====== PROVIDED ENTRIES ======
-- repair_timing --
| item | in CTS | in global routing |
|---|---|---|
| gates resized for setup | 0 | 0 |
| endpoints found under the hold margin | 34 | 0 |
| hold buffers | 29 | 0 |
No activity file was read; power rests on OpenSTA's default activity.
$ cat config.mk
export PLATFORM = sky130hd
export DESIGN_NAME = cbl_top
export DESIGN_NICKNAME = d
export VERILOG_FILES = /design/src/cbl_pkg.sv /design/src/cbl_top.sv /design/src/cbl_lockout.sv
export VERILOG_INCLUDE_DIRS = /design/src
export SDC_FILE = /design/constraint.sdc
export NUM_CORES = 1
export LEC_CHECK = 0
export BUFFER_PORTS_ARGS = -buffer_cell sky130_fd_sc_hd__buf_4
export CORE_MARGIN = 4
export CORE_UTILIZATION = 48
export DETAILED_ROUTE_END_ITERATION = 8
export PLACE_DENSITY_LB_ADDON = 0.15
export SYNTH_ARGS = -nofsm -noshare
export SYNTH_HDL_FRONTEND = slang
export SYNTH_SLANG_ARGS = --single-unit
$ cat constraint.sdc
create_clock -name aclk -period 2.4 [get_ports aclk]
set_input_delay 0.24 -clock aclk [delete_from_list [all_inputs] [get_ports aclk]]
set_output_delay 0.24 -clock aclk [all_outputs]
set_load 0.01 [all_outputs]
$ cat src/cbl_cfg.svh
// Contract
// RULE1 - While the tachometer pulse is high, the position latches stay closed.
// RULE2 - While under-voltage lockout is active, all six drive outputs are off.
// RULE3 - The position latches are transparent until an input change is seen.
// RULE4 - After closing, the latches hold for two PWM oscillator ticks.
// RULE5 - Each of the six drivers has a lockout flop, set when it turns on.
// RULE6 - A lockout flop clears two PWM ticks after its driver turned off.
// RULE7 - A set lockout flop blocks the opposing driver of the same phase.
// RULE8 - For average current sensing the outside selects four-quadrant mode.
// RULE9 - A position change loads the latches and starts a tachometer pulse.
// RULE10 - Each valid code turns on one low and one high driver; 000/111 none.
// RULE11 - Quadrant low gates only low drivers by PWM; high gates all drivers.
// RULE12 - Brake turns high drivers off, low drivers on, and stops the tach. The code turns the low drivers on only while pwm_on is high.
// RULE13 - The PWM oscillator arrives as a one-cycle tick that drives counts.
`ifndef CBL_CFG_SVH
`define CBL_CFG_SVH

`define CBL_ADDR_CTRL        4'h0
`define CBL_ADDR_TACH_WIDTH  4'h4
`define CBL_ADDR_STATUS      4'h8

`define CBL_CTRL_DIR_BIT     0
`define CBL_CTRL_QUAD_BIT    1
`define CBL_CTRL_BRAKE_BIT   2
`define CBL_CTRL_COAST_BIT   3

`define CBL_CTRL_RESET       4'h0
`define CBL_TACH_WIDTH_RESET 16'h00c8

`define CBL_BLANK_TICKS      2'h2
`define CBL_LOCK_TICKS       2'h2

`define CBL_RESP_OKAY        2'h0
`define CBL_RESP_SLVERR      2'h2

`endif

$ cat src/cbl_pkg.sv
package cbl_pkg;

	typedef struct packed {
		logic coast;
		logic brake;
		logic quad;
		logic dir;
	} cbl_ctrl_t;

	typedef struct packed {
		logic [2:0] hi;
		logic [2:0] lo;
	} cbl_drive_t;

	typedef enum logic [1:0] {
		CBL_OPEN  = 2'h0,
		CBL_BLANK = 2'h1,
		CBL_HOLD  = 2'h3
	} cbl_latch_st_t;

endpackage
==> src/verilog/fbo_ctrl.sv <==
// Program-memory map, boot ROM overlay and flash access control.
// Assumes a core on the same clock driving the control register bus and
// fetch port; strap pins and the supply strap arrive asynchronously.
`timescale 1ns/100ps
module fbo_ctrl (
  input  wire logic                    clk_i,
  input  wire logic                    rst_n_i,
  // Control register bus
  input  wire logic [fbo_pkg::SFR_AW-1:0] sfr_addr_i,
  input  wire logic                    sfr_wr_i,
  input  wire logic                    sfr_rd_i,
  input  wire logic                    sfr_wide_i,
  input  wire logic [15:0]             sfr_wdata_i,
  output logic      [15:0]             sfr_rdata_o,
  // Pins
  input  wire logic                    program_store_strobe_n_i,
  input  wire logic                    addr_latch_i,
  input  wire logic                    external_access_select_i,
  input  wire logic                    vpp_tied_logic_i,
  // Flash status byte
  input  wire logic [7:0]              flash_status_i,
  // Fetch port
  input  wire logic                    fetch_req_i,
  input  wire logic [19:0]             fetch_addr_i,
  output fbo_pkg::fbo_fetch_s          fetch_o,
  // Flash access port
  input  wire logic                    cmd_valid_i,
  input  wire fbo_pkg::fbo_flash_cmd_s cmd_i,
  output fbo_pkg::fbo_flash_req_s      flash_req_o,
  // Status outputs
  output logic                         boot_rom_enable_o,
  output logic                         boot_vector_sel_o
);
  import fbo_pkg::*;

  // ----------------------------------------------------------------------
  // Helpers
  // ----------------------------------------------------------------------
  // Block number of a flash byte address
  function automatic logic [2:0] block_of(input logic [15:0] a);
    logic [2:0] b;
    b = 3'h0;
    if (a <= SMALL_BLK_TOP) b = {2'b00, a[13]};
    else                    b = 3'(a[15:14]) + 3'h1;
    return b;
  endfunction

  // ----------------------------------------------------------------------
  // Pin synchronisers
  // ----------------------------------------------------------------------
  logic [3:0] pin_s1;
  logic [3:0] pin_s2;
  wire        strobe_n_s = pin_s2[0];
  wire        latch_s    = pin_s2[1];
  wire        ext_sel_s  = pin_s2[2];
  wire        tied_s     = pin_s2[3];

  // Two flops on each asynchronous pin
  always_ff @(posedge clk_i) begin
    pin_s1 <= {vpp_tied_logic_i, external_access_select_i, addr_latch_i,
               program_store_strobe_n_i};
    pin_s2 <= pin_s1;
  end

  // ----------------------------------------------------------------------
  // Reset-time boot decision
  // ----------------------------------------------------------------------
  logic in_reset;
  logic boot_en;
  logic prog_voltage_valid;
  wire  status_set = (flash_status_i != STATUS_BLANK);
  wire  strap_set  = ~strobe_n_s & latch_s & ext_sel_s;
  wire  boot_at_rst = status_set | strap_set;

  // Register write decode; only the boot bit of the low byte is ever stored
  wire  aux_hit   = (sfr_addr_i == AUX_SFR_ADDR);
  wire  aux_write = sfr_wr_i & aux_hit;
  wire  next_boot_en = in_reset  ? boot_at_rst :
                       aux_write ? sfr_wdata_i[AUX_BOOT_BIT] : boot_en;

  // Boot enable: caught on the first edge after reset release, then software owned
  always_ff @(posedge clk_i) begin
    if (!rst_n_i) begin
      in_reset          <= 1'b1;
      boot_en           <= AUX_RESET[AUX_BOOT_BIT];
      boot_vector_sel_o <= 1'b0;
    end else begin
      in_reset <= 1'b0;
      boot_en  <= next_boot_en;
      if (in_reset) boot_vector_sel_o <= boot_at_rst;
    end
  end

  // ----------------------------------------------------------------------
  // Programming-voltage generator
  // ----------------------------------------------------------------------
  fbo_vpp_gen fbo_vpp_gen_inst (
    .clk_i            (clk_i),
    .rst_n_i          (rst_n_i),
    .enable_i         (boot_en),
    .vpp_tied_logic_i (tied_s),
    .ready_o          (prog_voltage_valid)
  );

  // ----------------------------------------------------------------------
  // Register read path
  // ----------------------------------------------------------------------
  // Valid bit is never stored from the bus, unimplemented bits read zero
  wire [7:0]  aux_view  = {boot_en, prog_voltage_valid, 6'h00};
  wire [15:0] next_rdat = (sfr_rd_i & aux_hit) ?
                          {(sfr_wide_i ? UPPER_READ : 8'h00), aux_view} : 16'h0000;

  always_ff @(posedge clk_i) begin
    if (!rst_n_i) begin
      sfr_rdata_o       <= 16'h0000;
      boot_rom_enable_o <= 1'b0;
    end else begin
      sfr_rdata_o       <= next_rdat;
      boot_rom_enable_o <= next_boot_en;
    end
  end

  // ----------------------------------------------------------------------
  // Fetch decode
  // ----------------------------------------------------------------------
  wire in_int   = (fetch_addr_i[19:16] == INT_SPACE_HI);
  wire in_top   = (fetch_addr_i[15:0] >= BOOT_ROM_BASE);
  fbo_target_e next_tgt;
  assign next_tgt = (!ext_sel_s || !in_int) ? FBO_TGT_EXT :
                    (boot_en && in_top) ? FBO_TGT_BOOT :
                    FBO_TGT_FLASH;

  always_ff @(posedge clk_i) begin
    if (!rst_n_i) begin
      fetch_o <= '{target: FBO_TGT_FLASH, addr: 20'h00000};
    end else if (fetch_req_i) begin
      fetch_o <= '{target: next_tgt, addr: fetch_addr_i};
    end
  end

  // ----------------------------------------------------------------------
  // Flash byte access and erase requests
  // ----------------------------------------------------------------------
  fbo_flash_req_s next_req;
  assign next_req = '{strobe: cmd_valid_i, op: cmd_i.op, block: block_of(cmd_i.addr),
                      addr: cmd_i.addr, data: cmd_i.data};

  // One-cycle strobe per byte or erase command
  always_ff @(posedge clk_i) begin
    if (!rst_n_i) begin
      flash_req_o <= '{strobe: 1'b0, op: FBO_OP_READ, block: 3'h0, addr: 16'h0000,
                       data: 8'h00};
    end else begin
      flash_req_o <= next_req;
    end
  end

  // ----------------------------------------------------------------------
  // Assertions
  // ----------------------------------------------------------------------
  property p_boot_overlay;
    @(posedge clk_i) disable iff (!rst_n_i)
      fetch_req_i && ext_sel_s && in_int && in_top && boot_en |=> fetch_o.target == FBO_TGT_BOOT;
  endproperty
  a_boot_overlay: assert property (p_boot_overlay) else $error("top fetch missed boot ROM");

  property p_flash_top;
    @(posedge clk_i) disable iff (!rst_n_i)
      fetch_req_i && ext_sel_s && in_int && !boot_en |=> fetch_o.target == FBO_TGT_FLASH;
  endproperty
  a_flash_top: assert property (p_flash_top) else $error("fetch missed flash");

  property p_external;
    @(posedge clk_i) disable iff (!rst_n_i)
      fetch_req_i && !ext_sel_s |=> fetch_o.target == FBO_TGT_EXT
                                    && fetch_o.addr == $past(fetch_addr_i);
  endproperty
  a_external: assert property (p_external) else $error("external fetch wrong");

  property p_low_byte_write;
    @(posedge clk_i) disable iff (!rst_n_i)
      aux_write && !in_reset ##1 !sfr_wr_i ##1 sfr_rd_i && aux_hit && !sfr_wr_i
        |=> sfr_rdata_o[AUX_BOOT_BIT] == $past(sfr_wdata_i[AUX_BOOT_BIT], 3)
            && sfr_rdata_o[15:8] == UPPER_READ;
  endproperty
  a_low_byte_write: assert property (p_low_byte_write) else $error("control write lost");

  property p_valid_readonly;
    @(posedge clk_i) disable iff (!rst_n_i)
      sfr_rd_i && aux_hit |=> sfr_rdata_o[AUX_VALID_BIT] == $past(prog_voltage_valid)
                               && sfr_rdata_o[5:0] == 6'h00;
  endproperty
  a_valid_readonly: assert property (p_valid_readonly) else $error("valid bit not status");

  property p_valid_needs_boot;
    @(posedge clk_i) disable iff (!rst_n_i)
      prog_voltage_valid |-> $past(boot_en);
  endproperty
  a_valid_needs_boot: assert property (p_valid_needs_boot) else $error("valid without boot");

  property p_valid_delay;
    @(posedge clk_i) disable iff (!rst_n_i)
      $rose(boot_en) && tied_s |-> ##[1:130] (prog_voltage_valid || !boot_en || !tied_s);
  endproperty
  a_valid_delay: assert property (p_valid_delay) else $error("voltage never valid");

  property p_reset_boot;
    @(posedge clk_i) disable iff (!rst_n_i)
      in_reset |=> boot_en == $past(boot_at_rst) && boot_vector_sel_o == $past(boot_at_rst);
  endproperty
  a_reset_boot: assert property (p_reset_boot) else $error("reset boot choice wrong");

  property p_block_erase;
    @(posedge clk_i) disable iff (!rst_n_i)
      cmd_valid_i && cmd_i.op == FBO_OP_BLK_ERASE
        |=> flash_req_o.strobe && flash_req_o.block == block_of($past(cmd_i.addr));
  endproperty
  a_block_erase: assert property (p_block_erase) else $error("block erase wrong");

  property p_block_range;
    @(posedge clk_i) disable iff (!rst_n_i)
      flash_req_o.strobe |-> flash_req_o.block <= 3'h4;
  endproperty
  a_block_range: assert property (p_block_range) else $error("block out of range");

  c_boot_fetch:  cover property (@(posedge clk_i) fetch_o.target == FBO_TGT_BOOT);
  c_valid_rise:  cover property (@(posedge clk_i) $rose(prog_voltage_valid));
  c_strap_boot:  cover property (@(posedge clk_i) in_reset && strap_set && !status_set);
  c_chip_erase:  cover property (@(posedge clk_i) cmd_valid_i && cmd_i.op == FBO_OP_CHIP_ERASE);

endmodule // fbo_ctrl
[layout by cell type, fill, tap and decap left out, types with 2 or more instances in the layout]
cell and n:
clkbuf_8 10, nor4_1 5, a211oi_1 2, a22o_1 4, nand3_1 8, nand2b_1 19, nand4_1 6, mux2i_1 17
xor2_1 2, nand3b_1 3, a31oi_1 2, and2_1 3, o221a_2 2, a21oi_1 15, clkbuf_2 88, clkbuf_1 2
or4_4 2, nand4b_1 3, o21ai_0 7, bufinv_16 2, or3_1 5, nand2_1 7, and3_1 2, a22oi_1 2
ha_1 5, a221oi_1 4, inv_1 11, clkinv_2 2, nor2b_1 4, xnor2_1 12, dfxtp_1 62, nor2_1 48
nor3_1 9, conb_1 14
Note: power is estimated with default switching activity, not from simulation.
======
▶ _THE TASK_: Only certain lines are wanted. Please return exactly those from the top of the data through the line with "PWM oscillator ticks.".

▶ _EXERCISE RESULT_:
-- repair_timing --
| item | in CTS | in global routing |
|---|---|---|
| gates resized for setup | 0 | 0 |
| endpoints found under the hold margin | 34 | 0 |
| hold buffers | 29 | 0 |
No activity file was read; power rests on OpenSTA's default activity.
$ cat config.mk
export PLATFORM = sky130hd
export DESIGN_NAME = cbl_top
export DESIGN_NICKNAME = d
export VERILOG_FILES = /design/src/cbl_pkg.sv /design/src/cbl_top.sv /design/src/cbl_lockout.sv
export VERILOG_INCLUDE_DIRS = /design/src
export SDC_FILE = /design/constraint.sdc
export NUM_CORES = 1
export LEC_CHECK = 0
export BUFFER_PORTS_ARGS = -buffer_cell sky130_fd_sc_hd__buf_4
export CORE_MARGIN = 4
export CORE_UTILIZATION = 48
export DETAILED_ROUTE_END_ITERATION = 8
export PLACE_DENSITY_LB_ADDON = 0.15
export SYNTH_ARGS = -nofsm -noshare
export SYNTH_HDL_FRONTEND = slang
export SYNTH_SLANG_ARGS = --single-unit
$ cat constraint.sdc
create_clock -name aclk -period 2.4 [get_ports aclk]
set_input_delay 0.24 -clock aclk [delete_from_list [all_inputs] [get_ports aclk]]
set_output_delay 0.24 -clock aclk [all_outputs]
set_load 0.01 [all_outputs]
$ cat src/cbl_cfg.svh
// Contract
// RULE1 - While the tachometer pulse is high, the position latches stay closed.
// RULE2 - While under-voltage lockout is active, all six drive outputs are off.
// RULE3 - The position latches are transparent until an input change is seen.
// RULE4 - After closing, the latches hold for two PWM oscillator ticks.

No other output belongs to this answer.